We’ve all felt it. That sinking feeling as a wave of nausea washes over you. You try to ignore it and pretend it’s not happening. Maybe you keep your eye on land or try to nibble on a cracker. But the swaying motion of a boat is too much for your equilibrium to handle. And you’re seasick. Ugh.
Go with ginger
A go-to anti-nausea remedy, ginger comes in all shapes and sizes. You can chew on a tablet, sip ginger tea or ginger ale (but try to avoid the sugary stuff), or enjoy a tasty ginger candy.
Pop a peppermint
Similar to ginger, peppermint might be a gentle, natural way to alleviate seasickness, as it’s known to settle the stomach. Try taking a whiff of peppermint oil, drinking peppermint tea, or sucking on a tasty peppermint candy.
Ice, ice, baby
If you don’t have any ginger or peppermint handy, simply sucking on an ice cube might help to calm your stomach. Holding an icepack behind your ear or dipping your feet in a bucket of ice could also stave off seasickness. This could be because focusing on the chilly sensation gets your mind off those icky nauseous feelings. But hey, it’s worth a shot!
Rock a wristband
Wearing a wristband designed to apply pressure to a specific spot on your wrist, called the P6 point (you’ll find it three finger-lengths down from the base of your wrist), can help to stave off motion sickness. If you don’t have bands handy, try applying pressure to your P6 point with the thumb of your opposite hand.

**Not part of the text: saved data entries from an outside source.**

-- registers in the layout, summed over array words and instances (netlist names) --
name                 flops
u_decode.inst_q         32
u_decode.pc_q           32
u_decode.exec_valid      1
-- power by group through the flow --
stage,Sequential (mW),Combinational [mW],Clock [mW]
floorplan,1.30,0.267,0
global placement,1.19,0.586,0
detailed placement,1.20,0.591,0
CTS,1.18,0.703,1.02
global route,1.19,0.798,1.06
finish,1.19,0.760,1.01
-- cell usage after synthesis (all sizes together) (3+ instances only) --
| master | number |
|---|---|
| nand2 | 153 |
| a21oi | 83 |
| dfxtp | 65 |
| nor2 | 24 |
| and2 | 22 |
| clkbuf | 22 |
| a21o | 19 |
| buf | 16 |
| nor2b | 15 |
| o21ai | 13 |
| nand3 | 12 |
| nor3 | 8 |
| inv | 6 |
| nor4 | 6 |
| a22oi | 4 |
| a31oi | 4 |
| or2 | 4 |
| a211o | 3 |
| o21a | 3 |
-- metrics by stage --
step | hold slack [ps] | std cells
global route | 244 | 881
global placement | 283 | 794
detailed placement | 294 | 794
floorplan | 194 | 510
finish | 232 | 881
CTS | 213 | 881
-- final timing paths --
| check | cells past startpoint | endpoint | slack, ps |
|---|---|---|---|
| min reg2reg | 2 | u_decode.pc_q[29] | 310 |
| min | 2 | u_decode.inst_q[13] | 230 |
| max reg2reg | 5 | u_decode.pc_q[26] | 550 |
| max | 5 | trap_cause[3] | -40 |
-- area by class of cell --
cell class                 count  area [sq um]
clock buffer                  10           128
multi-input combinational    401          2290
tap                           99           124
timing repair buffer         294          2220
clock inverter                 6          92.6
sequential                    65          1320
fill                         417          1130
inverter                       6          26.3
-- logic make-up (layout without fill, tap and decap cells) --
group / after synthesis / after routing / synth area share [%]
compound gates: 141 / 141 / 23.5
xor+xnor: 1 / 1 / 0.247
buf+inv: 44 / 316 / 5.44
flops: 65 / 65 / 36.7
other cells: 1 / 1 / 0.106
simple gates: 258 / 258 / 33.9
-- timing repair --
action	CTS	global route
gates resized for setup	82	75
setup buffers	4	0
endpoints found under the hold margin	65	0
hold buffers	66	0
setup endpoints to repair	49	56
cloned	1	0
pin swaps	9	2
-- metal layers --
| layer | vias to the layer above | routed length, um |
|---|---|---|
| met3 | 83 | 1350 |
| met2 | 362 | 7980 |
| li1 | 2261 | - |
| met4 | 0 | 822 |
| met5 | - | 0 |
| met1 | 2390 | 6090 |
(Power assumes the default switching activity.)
### src/dac_serial_bank.sv
`timescale 1ns/1ps

module dac_serial_bank #(
    parameter int NUM_CHANNELS = 8
) (
    input  logic                                      CLK100MHZ,
    input  logic                                      rst_n,
    input  logic [NUM_CHANNELS-1:0]                   dac_start,
    input  dac_cfg_pkg::dac_word_t                    dac_word,
    output logic [NUM_CHANNELS-1:0]                   dac_busy,
    output dac_cfg_pkg::dac_pins_t [NUM_CHANNELS-1:0] dac_pins
);
    import dac_cfg_pkg::*;

    // Bit counter runs 0..DAC_DATA_WIDTH
    localparam int CNT_W = $clog2(DAC_DATA_WIDTH + 1);

    //////////////////////////////////////////////////////////////////////
    // Per-channel frame shifter
    //////////////////////////////////////////////////////////////////////

    // Frame per channel
    //   cycle 0     cs_n low, sclk low, sdi = bit 23
    //   odd cycles  sclk high, DAC samples sdi
    //   even cycles sclk low, next bit on sdi
    //   after last fall, cs_n back high
    for (genvar i = 0; i < NUM_CHANNELS; i++) begin : g_chan

        // Word being shifted, MSB is on the pin
        dac_word_t        shreg;
        // Bits already clocked out
        logic [CNT_W-1:0] bit_cnt;
        // Frame in progress, also drives cs_n
        logic             busy_q;
        logic             sclk_q;
        logic             frame_done;

        // All bits sent and sclk back low
        assign frame_done = (bit_cnt == CNT_W'(DAC_DATA_WIDTH));

        always_ff @(posedge CLK100MHZ or negedge rst_n) begin
            if (!rst_n) begin
                busy_q  <= 1'b0;
                sclk_q  <= 1'b0;
                bit_cnt <= '0;
                // Keeps sdi low out of reset
                shreg   <= '0;
            end else if (!busy_q) begin
                // Idle, wait for start
                if (dac_start[i]) begin
                    busy_q  <= 1'b1;
                    sclk_q  <= 1'b0;
                    shreg   <= dac_word;
                    bit_cnt <= '0;
                end
            end else if (frame_done) begin
                // One cycle after the last falling edge
                busy_q <= 1'b0;
            end else if (!sclk_q) begin
                // Rising edge, data already stable
                sclk_q <= 1'b1;
            end else begin
                // Falling edge, move to next bit
                sclk_q  <= 1'b0;
                shreg   <= {shreg[DAC_DATA_WIDTH-2:0], 1'b0};
                bit_cnt <= bit_cnt + 1'b1;
            end
        end

        assign dac_busy[i] = busy_q;

        // Shift register empties to zero, so sdi idles low
        assign dac_pins[i] = '{
            cs_n: ~busy_q,
            sclk: sclk_q,
            sdi:  shreg[DAC_DATA_WIDTH-1]
        };

    end

endmodule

Give anti-nausea medication a whirl
When in doubt, take an anti-nausea medication before hopping onboard. There are plenty of over-the-counter options available—both homeopathic and traditional—but it never hurts to check in with your doctor about what might work best for you, first.
Find a distraction
If all you’re thinking about is how sick you feel or the never-ending motion of the ocean, you’re not helping the cause. Try to busy yourself with other activities like sipping water, nibbling on a bland cracker, engaging in conversation, or even jumping in the water. Getting your mind off that icky, woozy feeling could prevent you from getting worse.
Talk yourself out of it
The mind is a powerful tool. It might be possible to convince yourself that you aren’t getting seasick. Tell yourself that you’re fine, that the nausea will go away, and that you’re going to feel better. Try taking deep, purposeful breaths, and focus on feeling stable and clearheaded. I know this might sound a little out there, but it really can work!

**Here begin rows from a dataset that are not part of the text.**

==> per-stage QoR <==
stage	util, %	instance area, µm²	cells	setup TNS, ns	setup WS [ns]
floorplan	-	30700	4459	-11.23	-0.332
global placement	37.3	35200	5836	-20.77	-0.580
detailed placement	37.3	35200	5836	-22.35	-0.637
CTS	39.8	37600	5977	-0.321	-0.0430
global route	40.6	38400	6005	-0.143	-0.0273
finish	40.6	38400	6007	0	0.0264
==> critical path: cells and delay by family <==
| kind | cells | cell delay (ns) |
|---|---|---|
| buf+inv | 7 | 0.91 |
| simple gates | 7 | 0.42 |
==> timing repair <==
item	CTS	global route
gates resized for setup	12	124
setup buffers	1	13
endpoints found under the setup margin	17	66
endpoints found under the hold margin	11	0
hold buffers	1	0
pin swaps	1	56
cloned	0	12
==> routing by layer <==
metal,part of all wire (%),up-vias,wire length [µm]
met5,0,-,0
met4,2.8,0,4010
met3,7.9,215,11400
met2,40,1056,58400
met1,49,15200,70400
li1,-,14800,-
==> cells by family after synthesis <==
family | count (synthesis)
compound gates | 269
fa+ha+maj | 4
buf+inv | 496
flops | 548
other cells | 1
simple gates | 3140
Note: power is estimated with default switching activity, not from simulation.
## config.mk

```make
export PLATFORM = sky130hd
export DESIGN_NAME = ex_stage_top
export DESIGN_NICKNAME = d
export VERILOG_FILES = /design/src/rtl/ex_pkg.sv /design/src/rtl/ex_alu.sv /design/src/rtl/ex_alu_tmr.sv /design/src/rtl/ex_mult.sv /design/src/rtl/ex_issue_ctrl.sv /design/src/rtl/ex_writeback.sv /design/src/rtl/ex_stage_top.sv
export SDC_FILE = /design/constraint.sdc
export NUM_CORES = 2
export LEC_CHECK = 0
export ABC_AREA = 1
export BUFFER_PORTS_ARGS = -buffer_cell sky130_fd_sc_hd__buf_2
export CORE_ASPECT_RATIO = 0.5
export CORE_UTILIZATION = 50
export CTS_BUF_LIST = sky130_fd_sc_hd__clkbuf_4
export DETAILED_ROUTE_END_ITERATION = 8
export GPL_TIMING_DRIVEN = 0
export PLACE_DENSITY_LB_ADDON = 0.1
export REMOVE_ABC_BUFFERS = 1
export SETUP_SLACK_MARGIN = 0.15
export SKIP_LAST_GASP = 1
export SYNTH_ARGS = -nofsm -noshare
export SYNTH_HDL_FRONTEND = slang
export SYNTH_SLANG_ARGS = --single-unit
```

## constraint.sdc

```tcl
create_clock -name clk -period 12.5 [get_ports clk]
set_input_delay 2.5 -clock clk [delete_from_list [all_inputs] [get_ports clk]]
set_output_delay 2.5 -clock clk [all_outputs]
set_load 0.05 [all_outputs]
```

Embrace the placebo effect
Simply doing something to fight off a bought of seasickness—whether it’s sucking on a ginger candy or jumping into the water for a refreshing swim—will probably make you feel better. Even if the remedy itself doesn’t actually, technically work, the placebo effect might. And in the end, it doesn’t really matter why a remedy works—just that it does.
Things to avoid…
Rather than focusing solely on the things that’ll make you feel better, remember to avoid the things that might make your seasickness worse, too. Hanging out below deck, staring at a fixed object (like a book), looking through binoculars, or consuming food and drinks that are hard on your stomach can contribute to motion sickness.
If you do end up getting seasick, try to remind yourself that it will go away eventually. For some, seasickness will pass within a couple of hours or once you get back to land. For an unlucky few, it may hang around for a couple of days. Either way, you’ll be OK. Even the most seasoned sailors have succumbed to the occasional bout of seasickness.